-- Opening Marker --
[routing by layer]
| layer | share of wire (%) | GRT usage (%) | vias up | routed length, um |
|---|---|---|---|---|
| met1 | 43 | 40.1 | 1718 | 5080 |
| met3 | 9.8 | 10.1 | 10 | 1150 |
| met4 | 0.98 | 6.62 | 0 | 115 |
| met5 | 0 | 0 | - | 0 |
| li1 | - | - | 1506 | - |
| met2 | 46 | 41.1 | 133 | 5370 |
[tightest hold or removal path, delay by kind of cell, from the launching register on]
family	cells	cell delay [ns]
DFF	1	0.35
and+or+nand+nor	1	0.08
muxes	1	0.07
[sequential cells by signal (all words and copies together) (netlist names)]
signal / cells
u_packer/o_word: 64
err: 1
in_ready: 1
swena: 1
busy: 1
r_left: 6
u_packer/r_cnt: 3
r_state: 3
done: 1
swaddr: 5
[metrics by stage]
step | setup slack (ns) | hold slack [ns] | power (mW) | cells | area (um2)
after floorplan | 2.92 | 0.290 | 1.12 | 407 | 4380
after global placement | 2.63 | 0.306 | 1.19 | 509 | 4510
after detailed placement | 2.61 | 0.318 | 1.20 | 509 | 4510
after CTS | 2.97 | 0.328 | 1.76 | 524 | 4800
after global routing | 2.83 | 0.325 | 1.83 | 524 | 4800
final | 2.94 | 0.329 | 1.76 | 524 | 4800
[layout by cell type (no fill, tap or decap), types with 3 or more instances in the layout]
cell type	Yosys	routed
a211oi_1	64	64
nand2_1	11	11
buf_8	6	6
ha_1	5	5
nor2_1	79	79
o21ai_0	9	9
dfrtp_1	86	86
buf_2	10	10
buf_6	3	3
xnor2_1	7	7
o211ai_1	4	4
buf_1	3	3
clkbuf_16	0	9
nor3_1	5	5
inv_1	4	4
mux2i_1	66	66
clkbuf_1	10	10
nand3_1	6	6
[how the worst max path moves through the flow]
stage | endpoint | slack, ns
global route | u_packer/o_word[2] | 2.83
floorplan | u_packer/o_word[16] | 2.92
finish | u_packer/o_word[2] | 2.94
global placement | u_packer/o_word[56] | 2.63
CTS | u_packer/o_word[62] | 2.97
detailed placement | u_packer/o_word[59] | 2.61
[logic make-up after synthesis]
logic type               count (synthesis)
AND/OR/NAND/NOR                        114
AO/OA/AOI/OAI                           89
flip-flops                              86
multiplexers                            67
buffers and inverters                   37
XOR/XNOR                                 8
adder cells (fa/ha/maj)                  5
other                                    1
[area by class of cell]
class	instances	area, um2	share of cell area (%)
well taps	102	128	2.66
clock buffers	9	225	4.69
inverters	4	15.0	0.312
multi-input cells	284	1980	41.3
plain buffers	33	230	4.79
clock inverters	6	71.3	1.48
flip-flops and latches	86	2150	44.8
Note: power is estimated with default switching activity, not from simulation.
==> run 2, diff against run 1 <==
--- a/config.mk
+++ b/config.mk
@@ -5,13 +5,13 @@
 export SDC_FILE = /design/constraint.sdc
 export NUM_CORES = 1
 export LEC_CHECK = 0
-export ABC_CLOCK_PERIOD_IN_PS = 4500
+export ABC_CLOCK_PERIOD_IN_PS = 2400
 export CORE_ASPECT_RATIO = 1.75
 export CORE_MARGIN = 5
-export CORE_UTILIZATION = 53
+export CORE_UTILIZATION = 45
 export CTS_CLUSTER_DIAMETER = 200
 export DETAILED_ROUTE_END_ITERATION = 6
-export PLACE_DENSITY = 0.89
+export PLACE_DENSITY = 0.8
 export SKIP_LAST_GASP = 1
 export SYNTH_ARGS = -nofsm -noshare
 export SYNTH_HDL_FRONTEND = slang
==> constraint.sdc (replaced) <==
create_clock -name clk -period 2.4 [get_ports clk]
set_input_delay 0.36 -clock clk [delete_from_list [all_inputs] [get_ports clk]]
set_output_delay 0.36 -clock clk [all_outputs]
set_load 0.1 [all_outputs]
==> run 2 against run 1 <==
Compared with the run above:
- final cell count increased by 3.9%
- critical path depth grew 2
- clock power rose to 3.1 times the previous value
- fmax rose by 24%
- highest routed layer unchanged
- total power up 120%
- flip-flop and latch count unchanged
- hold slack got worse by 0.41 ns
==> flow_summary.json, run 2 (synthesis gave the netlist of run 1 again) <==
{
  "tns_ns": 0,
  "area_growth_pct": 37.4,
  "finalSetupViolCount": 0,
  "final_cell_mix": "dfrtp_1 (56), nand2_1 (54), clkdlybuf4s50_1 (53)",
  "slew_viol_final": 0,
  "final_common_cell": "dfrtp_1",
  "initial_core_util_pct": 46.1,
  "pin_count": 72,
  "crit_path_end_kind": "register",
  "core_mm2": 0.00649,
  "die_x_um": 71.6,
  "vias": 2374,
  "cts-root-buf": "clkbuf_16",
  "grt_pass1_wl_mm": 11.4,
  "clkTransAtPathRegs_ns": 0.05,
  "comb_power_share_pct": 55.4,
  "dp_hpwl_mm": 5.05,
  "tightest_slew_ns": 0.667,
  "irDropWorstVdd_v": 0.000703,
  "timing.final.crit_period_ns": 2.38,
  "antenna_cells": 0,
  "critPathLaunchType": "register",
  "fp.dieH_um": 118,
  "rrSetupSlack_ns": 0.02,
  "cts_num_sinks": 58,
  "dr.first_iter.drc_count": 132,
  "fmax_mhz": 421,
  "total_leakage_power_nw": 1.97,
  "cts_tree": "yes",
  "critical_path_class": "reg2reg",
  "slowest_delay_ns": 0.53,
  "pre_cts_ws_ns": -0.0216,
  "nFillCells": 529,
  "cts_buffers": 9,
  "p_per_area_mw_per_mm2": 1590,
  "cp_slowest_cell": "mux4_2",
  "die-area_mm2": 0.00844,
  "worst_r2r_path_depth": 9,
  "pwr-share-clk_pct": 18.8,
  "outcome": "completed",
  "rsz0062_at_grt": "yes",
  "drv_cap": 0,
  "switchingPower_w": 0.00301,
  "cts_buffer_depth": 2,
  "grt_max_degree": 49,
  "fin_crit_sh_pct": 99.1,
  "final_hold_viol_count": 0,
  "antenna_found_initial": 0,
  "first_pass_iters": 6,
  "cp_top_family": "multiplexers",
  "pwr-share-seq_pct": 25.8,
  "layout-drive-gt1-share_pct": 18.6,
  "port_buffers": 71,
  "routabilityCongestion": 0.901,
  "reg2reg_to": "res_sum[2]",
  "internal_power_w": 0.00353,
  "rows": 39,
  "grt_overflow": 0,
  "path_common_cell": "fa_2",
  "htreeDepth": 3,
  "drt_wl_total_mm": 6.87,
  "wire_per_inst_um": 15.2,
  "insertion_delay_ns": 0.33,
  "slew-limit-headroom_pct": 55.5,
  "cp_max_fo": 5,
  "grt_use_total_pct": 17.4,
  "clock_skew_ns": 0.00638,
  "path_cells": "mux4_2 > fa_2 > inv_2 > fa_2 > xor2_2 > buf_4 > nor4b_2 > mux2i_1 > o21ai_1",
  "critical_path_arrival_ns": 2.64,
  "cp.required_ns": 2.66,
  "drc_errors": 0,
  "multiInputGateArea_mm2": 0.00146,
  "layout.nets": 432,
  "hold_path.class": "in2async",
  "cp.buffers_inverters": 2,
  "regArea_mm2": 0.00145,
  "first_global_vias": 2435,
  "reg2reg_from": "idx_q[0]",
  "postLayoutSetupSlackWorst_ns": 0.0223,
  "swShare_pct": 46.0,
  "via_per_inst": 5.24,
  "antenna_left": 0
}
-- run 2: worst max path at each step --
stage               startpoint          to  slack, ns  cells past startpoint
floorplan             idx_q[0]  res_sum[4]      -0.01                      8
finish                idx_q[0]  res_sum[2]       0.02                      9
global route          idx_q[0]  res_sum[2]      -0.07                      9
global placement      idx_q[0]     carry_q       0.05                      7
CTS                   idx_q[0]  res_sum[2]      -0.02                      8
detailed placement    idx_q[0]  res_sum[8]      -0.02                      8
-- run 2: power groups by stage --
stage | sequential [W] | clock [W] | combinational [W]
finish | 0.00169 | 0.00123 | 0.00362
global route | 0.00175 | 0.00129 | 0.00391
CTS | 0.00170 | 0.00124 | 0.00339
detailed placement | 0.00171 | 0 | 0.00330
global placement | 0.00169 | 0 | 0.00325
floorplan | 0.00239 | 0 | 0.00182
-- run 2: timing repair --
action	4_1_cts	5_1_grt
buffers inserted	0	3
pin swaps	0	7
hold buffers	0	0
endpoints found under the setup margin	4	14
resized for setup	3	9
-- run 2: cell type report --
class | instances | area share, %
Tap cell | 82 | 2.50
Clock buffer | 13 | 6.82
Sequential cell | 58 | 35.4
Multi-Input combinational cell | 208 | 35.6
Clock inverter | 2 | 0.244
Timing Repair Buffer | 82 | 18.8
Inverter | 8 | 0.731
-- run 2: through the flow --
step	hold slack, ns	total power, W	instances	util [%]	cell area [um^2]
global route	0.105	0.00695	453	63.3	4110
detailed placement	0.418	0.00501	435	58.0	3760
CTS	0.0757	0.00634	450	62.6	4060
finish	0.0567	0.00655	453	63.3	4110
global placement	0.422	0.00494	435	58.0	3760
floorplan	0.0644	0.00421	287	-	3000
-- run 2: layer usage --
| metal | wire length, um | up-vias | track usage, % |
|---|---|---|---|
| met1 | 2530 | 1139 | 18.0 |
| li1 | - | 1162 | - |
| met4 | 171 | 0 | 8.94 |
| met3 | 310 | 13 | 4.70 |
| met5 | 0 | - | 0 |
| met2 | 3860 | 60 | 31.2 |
[src/rtl/ct_lsu_pipe3_wakeup_gen.sv]
// Load pipe 3 wakeup producer: AG/DC/DA/WB preg broadcasts plus a one-entry refill-wait slot.
// Defining LSU_PIPE3_DC_FWD_EN enables the DC forward broadcast; otherwise it is tied low.
module ct_lsu_pipe3_wakeup_gen #(
    parameter int unsigned PREG_W = 7
) (
    input logic                        forever_cpuclk,
    input logic                        cpurst_b,
    input logic                        cp0_yy_clk_en,
    input logic                        cp0_idu_icg_en,
    input logic                        pad_yy_icg_scan_en,
    ct_lsu_pipe3_wakeup_gen_if.master  bus
);
    typedef enum logic [1:0] {
        StIdle  = 2'd0,
        StWait  = 2'd1,
        StReady = 2'd2
    } slot_state_e;

    slot_state_e       r_slot_state, w_slot_state_nxt;
    logic              r_ag_vld, r_dc_vld, r_da_vld, r_wb_vld;
    logic              w_ag_vld_nxt, w_dc_vld_nxt, w_da_vld_nxt, w_wb_vld_nxt;
    logic [PREG_W-1:0] r_ag_preg, r_dc_preg, r_da_preg, r_wb_preg, r_slot_preg;
    logic              w_flush, w_stall, w_da_hit, w_da_miss;
    logic              w_slot_capture, w_slot_wb, w_replay;
    logic              w_local_en, w_vld_clk_en;

    assign w_flush   = bus.rtu_yy_xx_flush;
    assign w_stall   = bus.lsu_ag_pipe3_stall;
    assign w_da_hit  = r_da_vld & bus.lsu_da_pipe3_hit;
    assign w_da_miss = r_da_vld & ~bus.lsu_da_pipe3_hit;

    // Functional equivalent of the gated_clk_cell in front of the valid/state flops.
    assign w_local_en = r_ag_vld | r_dc_vld | r_da_vld | r_wb_vld | bus.idu_lsu_rf_pipe3_sel
                      | (r_slot_state != StIdle) | w_flush;
    assign w_vld_clk_en = pad_yy_icg_scan_en
                        | (cp0_yy_clk_en & (cp0_idu_icg_en | w_local_en));

    always_comb begin
        w_slot_state_nxt = r_slot_state;
        w_slot_capture   = 1'b0;
        w_slot_wb        = 1'b0;
        w_replay         = 1'b0;
        unique case (r_slot_state)
            StIdle: begin
                // A same-cycle refill_done is ignored: the capture takes the slot.
                if (w_da_miss) begin
                    w_slot_state_nxt = StWait;
                    w_slot_capture   = 1'b1;
                end
            end
            StWait: begin
                w_replay = w_da_miss;
                if (bus.lsu_refill_done) begin
                    w_slot_state_nxt = StReady;
                end
            end
            StReady: begin
                w_replay = w_da_miss;
                if (!w_da_hit) begin
                    w_slot_state_nxt = StIdle;
                    w_slot_wb        = 1'b1;
                end
            end
            default: w_slot_state_nxt = StIdle;
        endcase
        if (w_flush) begin
            w_slot_state_nxt = StIdle;
            w_slot_capture   = 1'b0;
            w_slot_wb        = 1'b0;
        end
    end

    always_comb begin
        w_ag_vld_nxt = 1'b0;
        w_dc_vld_nxt = 1'b0;
        w_da_vld_nxt = 1'b0;
        w_wb_vld_nxt = 1'b0;
        if (!w_flush) begin
            w_ag_vld_nxt = w_stall ? r_ag_vld
                                   : (bus.idu_lsu_rf_pipe3_sel & bus.idu_lsu_rf_pipe3_dst_vld);
            w_dc_vld_nxt = r_ag_vld & ~w_stall;
            w_da_vld_nxt = r_dc_vld;
            w_wb_vld_nxt = w_da_hit | w_slot_wb;
        end
    end

    always_ff @(posedge forever_cpuclk or negedge cpurst_b) begin
        if (!cpurst_b) begin
            r_ag_vld     <= 1'b0;
            r_dc_vld     <= 1'b0;
            r_da_vld     <= 1'b0;
            r_wb_vld     <= 1'b0;
            r_slot_state <= StIdle;
        end else if (w_vld_clk_en) begin
            r_ag_vld     <= w_ag_vld_nxt;
            r_dc_vld     <= w_dc_vld_nxt;
            r_da_vld     <= w_da_vld_nxt;
            r_wb_vld     <= w_wb_vld_nxt;
            r_slot_state <= w_slot_state_nxt;
        end
    end

    always_ff @(posedge forever_cpuclk or negedge cpurst_b) begin
        if (!cpurst_b) begin
            r_ag_preg   <= '0;
            r_dc_preg   <= '0;
            r_da_preg   <= '0;
            r_wb_preg   <= '0;
            r_slot_preg <= '0;
        end else begin
            if (!w_stall) begin
                r_ag_preg <= bus.idu_lsu_rf_pipe3_preg;
            end
            if (r_ag_vld && !w_stall) begin
                r_dc_preg <= r_ag_preg;
            end
            if (r_dc_vld) begin
                r_da_preg <= r_dc_preg;
            end
            if (w_da_hit) begin
                r_wb_preg <= r_da_preg;
            end else if (w_slot_wb) begin
                r_wb_preg <= r_slot_preg;
            end
            if (w_slot_capture) begin
                r_slot_preg <= r_da_preg;
            end
        end
    end

    assign bus.lsu_idu_ag_pipe3_load_inst_vld      = r_ag_vld;
    assign bus.lsu_idu_ag_pipe3_preg_dupx          = r_ag_preg;
    assign bus.lsu_idu_dc_pipe3_load_inst_vld_dupx = r_dc_vld;
    assign bus.lsu_idu_dc_pipe3_preg_dupx          = r_dc_preg;
    assign bus.lsu_idu_da_pipe3_cancel_vld         = w_da_miss;
    assign bus.lsu_idu_da_pipe3_preg_dupx          = r_da_preg;
    assign bus.lsu_idu_wb_pipe3_wb_preg_vld_dupx   = r_wb_vld;
    assign bus.lsu_idu_wb_pipe3_wb_preg_dupx       = r_wb_preg;
    assign bus.lsu_da_pipe3_replay                 = w_replay;

`ifdef LSU_PIPE3_DC_FWD_EN
    assign bus.lsu_idu_dc_pipe3_load_fwd_inst_vld_dupx = r_dc_vld & bus.lsu_dc_pipe3_fwd_ok;
`else
    logic w_unused_fwd_ok;
    assign w_unused_fwd_ok = bus.lsu_dc_pipe3_fwd_ok;
    assign bus.lsu_idu_dc_pipe3_load_fwd_inst_vld_dupx = 1'b0;
`endif
endmodule

[src/flat_wrapper.sv]
// flat-port wrapper written by rule: the top's interface ports become plain ports
module ct_lsu_pipe3_wakeup_gen_flat 
#(
    parameter int unsigned PREG_W = 7
)
  (forever_cpuclk, cpurst_b, cp0_yy_clk_en, cp0_idu_icg_en, pad_yy_icg_scan_en, bus_rtu_yy_xx_flush, bus_idu_lsu_rf_pipe3_sel, bus_idu_lsu_rf_pipe3_dst_vld, bus_idu_lsu_rf_pipe3_preg, bus_lsu_ag_pipe3_stall, bus_lsu_dc_pipe3_fwd_ok, bus_lsu_da_pipe3_hit, bus_lsu_refill_done, bus_lsu_idu_ag_pipe3_load_inst_vld, bus_lsu_idu_ag_pipe3_preg_dupx, bus_lsu_idu_dc_pipe3_load_inst_vld_dupx, bus_lsu_idu_dc_pipe3_load_fwd_inst_vld_dupx, bus_lsu_idu_dc_pipe3_preg_dupx, bus_lsu_idu_da_pipe3_cancel_vld, bus_lsu_idu_da_pipe3_preg_dupx, bus_lsu_idu_wb_pipe3_wb_preg_vld_dupx, bus_lsu_idu_wb_pipe3_wb_preg_dupx, bus_lsu_da_pipe3_replay);
  ct_lsu_pipe3_wakeup_gen_if #(.PREG_W(PREG_W)) bus_i ();
  input logic forever_cpuclk;
  input logic cpurst_b;
  input logic cp0_yy_clk_en;
  input logic cp0_idu_icg_en;
  input logic pad_yy_icg_scan_en;
  input wire logic [$bits(bus_i.rtu_yy_xx_flush)-1:0] bus_rtu_yy_xx_flush;
  input wire logic [$bits(bus_i.idu_lsu_rf_pipe3_sel)-1:0] bus_idu_lsu_rf_pipe3_sel;
  input wire logic [$bits(bus_i.idu_lsu_rf_pipe3_dst_vld)-1:0] bus_idu_lsu_rf_pipe3_dst_vld;
  input wire logic [$bits(bus_i.idu_lsu_rf_pipe3_preg)-1:0] bus_idu_lsu_rf_pipe3_preg;
  input wire logic [$bits(bus_i.lsu_ag_pipe3_stall)-1:0] bus_lsu_ag_pipe3_stall;
  input wire logic [$bits(bus_i.lsu_dc_pipe3_fwd_ok)-1:0] bus_lsu_dc_pipe3_fwd_ok;
  input wire logic [$bits(bus_i.lsu_da_pipe3_hit)-1:0] bus_lsu_da_pipe3_hit;
  input wire logic [$bits(bus_i.lsu_refill_done)-1:0] bus_lsu_refill_done;
  output wire logic [$bits(bus_i.lsu_idu_ag_pipe3_load_inst_vld)-1:0] bus_lsu_idu_ag_pipe3_load_inst_vld;
  output wire logic [$bits(bus_i.lsu_idu_ag_pipe3_preg_dupx)-1:0] bus_lsu_idu_ag_pipe3_preg_dupx;
  output wire logic [$bits(bus_i.lsu_idu_dc_pipe3_load_inst_vld_dupx)-1:0] bus_lsu_idu_dc_pipe3_load_inst_vld_dupx;
  output wire logic [$bits(bus_i.lsu_idu_dc_pipe3_load_fwd_inst_vld_dupx)-1:0] bus_lsu_idu_dc_pipe3_load_fwd_inst_vld_dupx;
  output wire logic [$bits(bus_i.lsu_idu_dc_pipe3_preg_dupx)-1:0] bus_lsu_idu_dc_pipe3_preg_dupx;
  output wire logic [$bits(bus_i.lsu_idu_da_pipe3_cancel_vld)-1:0] bus_lsu_idu_da_pipe3_cancel_vld;
  output wire logic [$bits(bus_i.lsu_idu_da_pipe3_preg_dupx)-1:0] bus_lsu_idu_da_pipe3_preg_dupx;
  output wire logic [$bits(bus_i.lsu_idu_wb_pipe3_wb_preg_vld_dupx)-1:0] bus_lsu_idu_wb_pipe3_wb_preg_vld_dupx;
  output wire logic [$bits(bus_i.lsu_idu_wb_pipe3_wb_preg_dupx)-1:0] bus_lsu_idu_wb_pipe3_wb_preg_dupx;
  output wire logic [$bits(bus_i.lsu_da_pipe3_replay)-1:0] bus_lsu_da_pipe3_replay;
  assign bus_i.rtu_yy_xx_flush = bus_rtu_yy_xx_flush;
  assign bus_i.idu_lsu_rf_pipe3_sel = bus_idu_lsu_rf_pipe3_sel;
  assign bus_i.idu_lsu_rf_pipe3_dst_vld = bus_idu_lsu_rf_pipe3_dst_vld;
  assign bus_i.idu_lsu_rf_pipe3_preg = bus_idu_lsu_rf_pipe3_preg;
  assign bus_i.lsu_ag_pipe3_stall = bus_lsu_ag_pipe3_stall;
  assign bus_i.lsu_dc_pipe3_fwd_ok = bus_lsu_dc_pipe3_fwd_ok;
  assign bus_i.lsu_da_pipe3_hit = bus_lsu_da_pipe3_hit;
  assign bus_i.lsu_refill_done = bus_lsu_refill_done;
  assign bus_lsu_idu_ag_pipe3_load_inst_vld = bus_i.lsu_idu_ag_pipe3_load_inst_vld;
  assign bus_lsu_idu_ag_pipe3_preg_dupx = bus_i.lsu_idu_ag_pipe3_preg_dupx;
  assign bus_lsu_idu_dc_pipe3_load_inst_vld_dupx = bus_i.lsu_idu_dc_pipe3_load_inst_vld_dupx;
  assign bus_lsu_idu_dc_pipe3_load_fwd_inst_vld_dupx = bus_i.lsu_idu_dc_pipe3_load_fwd_inst_vld_dupx;
  assign bus_lsu_idu_dc_pipe3_preg_dupx = bus_i.lsu_idu_dc_pipe3_preg_dupx;
  assign bus_lsu_idu_da_pipe3_cancel_vld = bus_i.lsu_idu_da_pipe3_cancel_vld;
  assign bus_lsu_idu_da_pipe3_preg_dupx = bus_i.lsu_idu_da_pipe3_preg_dupx;
  assign bus_lsu_idu_wb_pipe3_wb_preg_vld_dupx = bus_i.lsu_idu_wb_pipe3_wb_preg_vld_dupx;
  assign bus_lsu_idu_wb_pipe3_wb_preg_dupx = bus_i.lsu_idu_wb_pipe3_wb_preg_dupx;
  assign bus_lsu_da_pipe3_replay = bus_i.lsu_da_pipe3_replay;
  ct_lsu_pipe3_wakeup_gen #(.PREG_W(PREG_W)) u_core (.forever_cpuclk(forever_cpuclk), .cpurst_b(cpurst_b), .cp0_yy_clk_en(cp0_yy_clk_en), .cp0_idu_icg_en(cp0_idu_icg_en), .pad_yy_icg_scan_en(pad_yy_icg_scan_en), .bus(bus_i));
endmodule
-- Closing Marker --
* PROBLEM: The answer must consist solely of the lines from the first line of the data to the line holding "signal / cells", each given again exactly.

* EXERCISE SOLUTION:
[routing by layer]
| layer | share of wire (%) | GRT usage (%) | vias up | routed length, um |
|---|---|---|---|---|
| met1 | 43 | 40.1 | 1718 | 5080 |
| met3 | 9.8 | 10.1 | 10 | 1150 |
| met4 | 0.98 | 6.62 | 0 | 115 |
| met5 | 0 | 0 | - | 0 |
| li1 | - | - | 1506 | - |
| met2 | 46 | 41.1 | 133 | 5370 |
[tightest hold or removal path, delay by kind of cell, from the launching register on]
family	cells	cell delay [ns]
DFF	1	0.35
and+or+nand+nor	1	0.08
muxes	1	0.07
[sequential cells by signal (all words and copies together) (netlist names)]
signal / cells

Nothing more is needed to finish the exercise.